Throughout the study, we found strong
effects of the nutrient disturbances on the dynamics of ecosystem
metabolism, which varied among treatment combinations of the foundation
species. In both periods of disturbance (i.e. Figure 4, Phase 1 and 3),
the dynamics of ecosystem metabolism such strong evidence of
non-additivity, whereas in the intervening period (Figure 4, Phase 2)
the differences among treatments were more subtle, and the overall
patterns were driven by seasonality. For example, all metabolic rates
increased over the spring until the middle of June, and then decreased
until the final nutrient addition at the beginning of Phase 3 in
October. Moreover, in the MD treatment the CV of GPP was often higher
than the other treatments during the period when seasonality and weather
events likely dominated the dynamics. CV is a commonly used metric for
early warning sign for shifts in ecosystem state (just like AC, GEV, and
skewness - see supplement), and the increase towards the end of Phase 2
hints that the ecosystems might respond differently to the impending
pulse disturbance in Phase 3 (Figure 4). This suggests that high
frequency time series might provide insight into how ecosystems will
respond to disturbance. Following the final nutrient addition, all
ecosystems containing foundation species (D, M and MD) showed
significantly lower GPP and NEP, but higher R. This could be because
chlorophyll concentration in the control ponds without foundation
species continued to increase throughout the winter 2017/2018, whereas
DOM concentration in all other ponds decreased (Fig. 2). As a
consequence, higher productivity from phytoplankton in the control ponds
and higher respiration from DOM breakdown in all other ponds may be
responsible for the observed divergence in metabolic patterns towards
the end of the experiment.
Multiple lines of evidence suggest that non-additive interactions
between Myriophyllum and Dreissena strongly affected
ecosystem dynamics in ponds experiencing progressive nutrient
perturbations. This was especially visible in the phytoplankton
communities: the presence of both Myriophyllum andDreissena led to a higher algae biomass relative to control,
instead of a decrease when only one species was present in the ponds.
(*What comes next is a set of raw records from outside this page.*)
--- config.mk ---
export PLATFORM = sky130hd
export DESIGN_NAME = usb_rx_bit_decoder
export DESIGN_NICKNAME = d
export VERILOG_FILES = /design/src/rtl/usb_rx_bit_decoder.sv
export SDC_FILE = /design/constraint.sdc
export NUM_CORES = 1
export LEC_CHECK = 0
export CAP_MARGIN = 15
export CORE_AREA = 3 3 62 64
export CTS_BUF_LIST = sky130_fd_sc_hd__clkbuf_8 sky130_fd_sc_hd__clkbuf_16
export CTS_CLUSTER_SIZE = 24
export DETAILED_ROUTE_END_ITERATION = 8
export DIE_AREA = 0 0 65 67
export MAX_ROUTING_LAYER = met4
export PLACE_DENSITY = 0.67
export SYNTH_ARGS = -nofsm -noshare
export SYNTH_HDL_FRONTEND = slang
export SYNTH_SLANG_ARGS = --single-unit
--- constraint.sdc ---
create_clock -name clk -period 2.2 [get_ports clk]
set_clock_uncertainty 0.15 [all_clocks]
set_input_delay 0.55 -clock clk [delete_from_list [all_inputs] [get_ports clk]]
set_output_delay 0.55 -clock clk [all_outputs]
set_load 0.03 [all_outputs]
===== src/flat_wrapper.sv =====
// flat-port wrapper written by rule: the top's interface ports become plain ports
module mem_port_arbiter_flat 
#(
  parameter int STARVE_MAX = 4,
  parameter int ADDR_W     = 32
)
  (clk, rst_n, bus_IF_REQ, bus_IF_ADDR, bus_D_REQ, bus_D_WE, bus_D_ADDR, bus_D_WDATA, bus_D_BE, bus_MEM_DATA_IN, bus_MEM_READY, bus_IF_RDATA, bus_IF_ACK, bus_D_RDATA, bus_D_ACK, bus_D_ERR, bus_MEM_ADDR, bus_MEM_DATA_OUT, bus_MEM_BYTE_ENABLE, bus_MEM_WRITE_ENABLE, bus_MEM_READ_ENABLE);
  mem_port_arbiter_if #(.ADDR_W(ADDR_W)) bus_i ();
  input logic clk;
  input logic rst_n;
  input wire logic [$bits(bus_i.IF_REQ)-1:0] bus_IF_REQ;
  input wire logic [$bits(bus_i.IF_ADDR)-1:0] bus_IF_ADDR;
  input wire logic [$bits(bus_i.D_REQ)-1:0] bus_D_REQ;
  input wire logic [$bits(bus_i.D_WE)-1:0] bus_D_WE;
  input wire logic [$bits(bus_i.D_ADDR)-1:0] bus_D_ADDR;
  input wire logic [$bits(bus_i.D_WDATA)-1:0] bus_D_WDATA;
  input wire logic [$bits(bus_i.D_BE)-1:0] bus_D_BE;
  input wire logic [$bits(bus_i.MEM_DATA_IN)-1:0] bus_MEM_DATA_IN;
  input wire logic [$bits(bus_i.MEM_READY)-1:0] bus_MEM_READY;
  output wire logic [$bits(bus_i.IF_RDATA)-1:0] bus_IF_RDATA;
  output wire logic [$bits(bus_i.IF_ACK)-1:0] bus_IF_ACK;
  output wire logic [$bits(bus_i.D_RDATA)-1:0] bus_D_RDATA;
  output wire logic [$bits(bus_i.D_ACK)-1:0] bus_D_ACK;
  output wire logic [$bits(bus_i.D_ERR)-1:0] bus_D_ERR;
  output wire logic [$bits(bus_i.MEM_ADDR)-1:0] bus_MEM_ADDR;
  output wire logic [$bits(bus_i.MEM_DATA_OUT)-1:0] bus_MEM_DATA_OUT;
  output wire logic [$bits(bus_i.MEM_BYTE_ENABLE)-1:0] bus_MEM_BYTE_ENABLE;
  output wire logic [$bits(bus_i.MEM_WRITE_ENABLE)-1:0] bus_MEM_WRITE_ENABLE;
  output wire logic [$bits(bus_i.MEM_READ_ENABLE)-1:0] bus_MEM_READ_ENABLE;
  assign bus_i.IF_REQ = bus_IF_REQ;
  assign bus_i.IF_ADDR = bus_IF_ADDR;
  assign bus_i.D_REQ = bus_D_REQ;
  assign bus_i.D_WE = bus_D_WE;
  assign bus_i.D_ADDR = bus_D_ADDR;
  assign bus_i.D_WDATA = bus_D_WDATA;
  assign bus_i.D_BE = bus_D_BE;
  assign bus_i.MEM_DATA_IN = bus_MEM_DATA_IN;
  assign bus_i.MEM_READY = bus_MEM_READY;
  assign bus_IF_RDATA = bus_i.IF_RDATA;
  assign bus_IF_ACK = bus_i.IF_ACK;
  assign bus_D_RDATA = bus_i.D_RDATA;
  assign bus_D_ACK = bus_i.D_ACK;
  assign bus_D_ERR = bus_i.D_ERR;
  assign bus_MEM_ADDR = bus_i.MEM_ADDR;
  assign bus_MEM_DATA_OUT = bus_i.MEM_DATA_OUT;
  assign bus_MEM_BYTE_ENABLE = bus_i.MEM_BYTE_ENABLE;
  assign bus_MEM_WRITE_ENABLE = bus_i.MEM_WRITE_ENABLE;
  assign bus_MEM_READ_ENABLE = bus_i.MEM_READ_ENABLE;
  mem_port_arbiter #(.STARVE_MAX(STARVE_MAX), .ADDR_W(ADDR_W)) u_core (.clk(clk), .rst_n(rst_n), .bus(bus_i));
endmodule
This demonstrates how a non-additive, antagonistic interaction between
two foundation species can have dramatic effects on the ecosystem, by
providing an opportunity for a third species, in this case
cyanobacteria, to dominate the community. Ecological synergies following
ecosystem perturbation are a known, but not well researched phenomenon
(Suttle et
al. 2007; Darling & Côté 2008; Thompson et al. 2018). In some
cases it may be difficult to uncover the effects that non-additive
species interactions have on ecosystems, particularly when they are only
expressed under disturbance conditions: in our experiment, the
phytoplankton biomass decreased again after we ceased the nutrient
additions. Nevertheless, the ecological mechanisms underlying these
effects might persist over time, even though the dynamics are not
evident during times of no disturbance (e.g. Phase 2). In our study,
even after perturbing the ecosystems a year later with a single strong
pulse of nutrients, the effect was stronger than during the first
addition, indicating that the non-additive effects of species
interactions can persist over time in a repeatable way.